_TASK DESCRIPTION_. Nothing in the records may be altered. Repeat them in full.

_ENTRIES PROVIDED_.
File: src/rtl/intv_pkg.sv
package intv_pkg;
  localparam int XLEN      = 32;
  localparam int TYPE_W    = 6;
  localparam int NUM_VEC   = 36;
  localparam int IVOR_BASE = 32;
  localparam int SPR_AW    = 7;
  localparam int OFF_LSB   = 4;

  typedef logic [TYPE_W-1:0] itype_t;

  // special-register numbers of the scalar registers
  localparam logic [SPR_AW-1:0] SPR_SAVE_PC  = 7'd0;
  localparam logic [SPR_AW-1:0] SPR_SAVE_ST  = 7'd1;
  localparam logic [SPR_AW-1:0] SPR_CSAVE_PC = 7'd2;
  localparam logic [SPR_AW-1:0] SPR_CSAVE_ST = 7'd3;
  localparam logic [SPR_AW-1:0] SPR_FADDR    = 7'd4;
  localparam logic [SPR_AW-1:0] SPR_SYND     = 7'd5;
  localparam logic [SPR_AW-1:0] SPR_VBASE    = 7'd6;

  function automatic logic vec_defined(itype_t t);
    return (t <= 6) || (t == 8) || (t >= 10 && t <= 15) || (t >= 32 && t <= 35);
  endfunction

  function automatic logic is_critical(itype_t t);
    return (t == 0) || (t == 12) || (t == 15);
  endfunction

  function automatic logic loads_syndrome(itype_t t);
    return t inside {6'd2, 6'd3, 6'd5, 6'd6, 6'd13, 6'd14, 6'd32, 6'd33, 6'd34};
  endfunction

  function automatic logic loads_fault_addr(itype_t t);
    return t inside {6'd2, 6'd5, 6'd13};
  endfunction

  function automatic logic [XLEN-1:0] handler_addr(logic [XLEN/2-1:0] prefix,
                                                   logic [XLEN/2-OFF_LSB-1:0] off);
    return {prefix, off, {OFF_LSB{1'b0}}};
  endfunction
endpackage

File: src/rtl/intv_save_pair.sv
module intv_save_pair
  import intv_pkg::*;
#(
  parameter int W = XLEN
) (
  input  logic         clk,
  input  logic         rst_n,
  input  logic         save,
  input  logic [W-1:0] save_pc,
  input  logic [W-1:0] save_msr,
  input  logic         wr_pc,
  input  logic         wr_msr,
  input  logic [W-1:0] wdata,
  output logic [W-1:0] pc_q,
  output logic [W-1:0] msr_q
);
  always_ff @(posedge clk) begin
    if (!rst_n) begin
      pc_q  <= '0;
      msr_q <= '0;
    end else if (save) begin
      pc_q  <= save_pc;
      msr_q <= save_msr;
    end else begin
      if (wr_pc)  pc_q  <= wdata;
      if (wr_msr) msr_q <= wdata;
    end
  end

  AST_PAIR_CAPTURE: assert property (@(posedge clk) disable iff (!rst_n)
    save |=> (pc_q == $past(save_pc)) && (msr_q == $past(save_msr)));
  AST_PAIR_IDLE: assert property (@(posedge clk) disable iff (!rst_n)
    (!save && !wr_pc && !wr_msr) |=> $stable(pc_q) && $stable(msr_q));
endmodule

_RESULT FOR THIS EXERCISE_.
File: src/rtl/intv_pkg.sv
package intv_pkg;
  localparam int XLEN      = 32;
  localparam int TYPE_W    = 6;
  localparam int NUM_VEC   = 36;
  localparam int IVOR_BASE = 32;
  localparam int SPR_AW    = 7;
  localparam int OFF_LSB   = 4;

  typedef logic [TYPE_W-1:0] itype_t;

  // special-register numbers of the scalar registers
  localparam logic [SPR_AW-1:0] SPR_SAVE_PC  = 7'd0;
  localparam logic [SPR_AW-1:0] SPR_SAVE_ST  = 7'd1;
  localparam logic [SPR_AW-1:0] SPR_CSAVE_PC = 7'd2;
  localparam logic [SPR_AW-1:0] SPR_CSAVE_ST = 7'd3;
  localparam logic [SPR_AW-1:0] SPR_FADDR    = 7'd4;
  localparam logic [SPR_AW-1:0] SPR_SYND     = 7'd5;
  localparam logic [SPR_AW-1:0] SPR_VBASE    = 7'd6;

  function automatic logic vec_defined(itype_t t);
    return (t <= 6) || (t == 8) || (t >= 10 && t <= 15) || (t >= 32 && t <= 35);
  endfunction

  function automatic logic is_critical(itype_t t);
    return (t == 0) || (t == 12) || (t == 15);
  endfunction

  function automatic logic loads_syndrome(itype_t t);
    return t inside {6'd2, 6'd3, 6'd5, 6'd6, 6'd13, 6'd14, 6'd32, 6'd33, 6'd34};
  endfunction

  function automatic logic loads_fault_addr(itype_t t);
    return t inside {6'd2, 6'd5, 6'd13};
  endfunction

  function automatic logic [XLEN-1:0] handler_addr(logic [XLEN/2-1:0] prefix,
                                                   logic [XLEN/2-OFF_LSB-1:0] off);
    return {prefix, off, {OFF_LSB{1'b0}}};
  endfunction
endpackage

File: src/rtl/intv_save_pair.sv
module intv_save_pair
  import intv_pkg::*;
#(
  parameter int W = XLEN
) (
  input  logic         clk,
  input  logic         rst_n,
  input  logic         save,
  input  logic [W-1:0] save_pc,
  input  logic [W-1:0] save_msr,
  input  logic         wr_pc,
  input  logic         wr_msr,
  input  logic [W-1:0] wdata,
  output logic [W-1:0] pc_q,
  output logic [W-1:0] msr_q
);
  always_ff @(posedge clk) begin
    if (!rst_n) begin
      pc_q  <= '0;
      msr_q <= '0;
    end else if (save) begin
      pc_q  <= save_pc;
      msr_q <= save_msr;
    end else begin
      if (wr_pc)  pc_q  <= wdata;
      if (wr_msr) msr_q <= wdata;
    end
  end

  AST_PAIR_CAPTURE: assert property (@(posedge clk) disable iff (!rst_n)
    save |=> (pc_q == $past(save_pc)) && (msr_q == $past(save_msr)));
  AST_PAIR_IDLE: assert property (@(posedge clk) disable iff (!rst_n)
    (!save && !wr_pc && !wr_msr) |=> $stable(pc_q) && $stable(msr_q));
endmodule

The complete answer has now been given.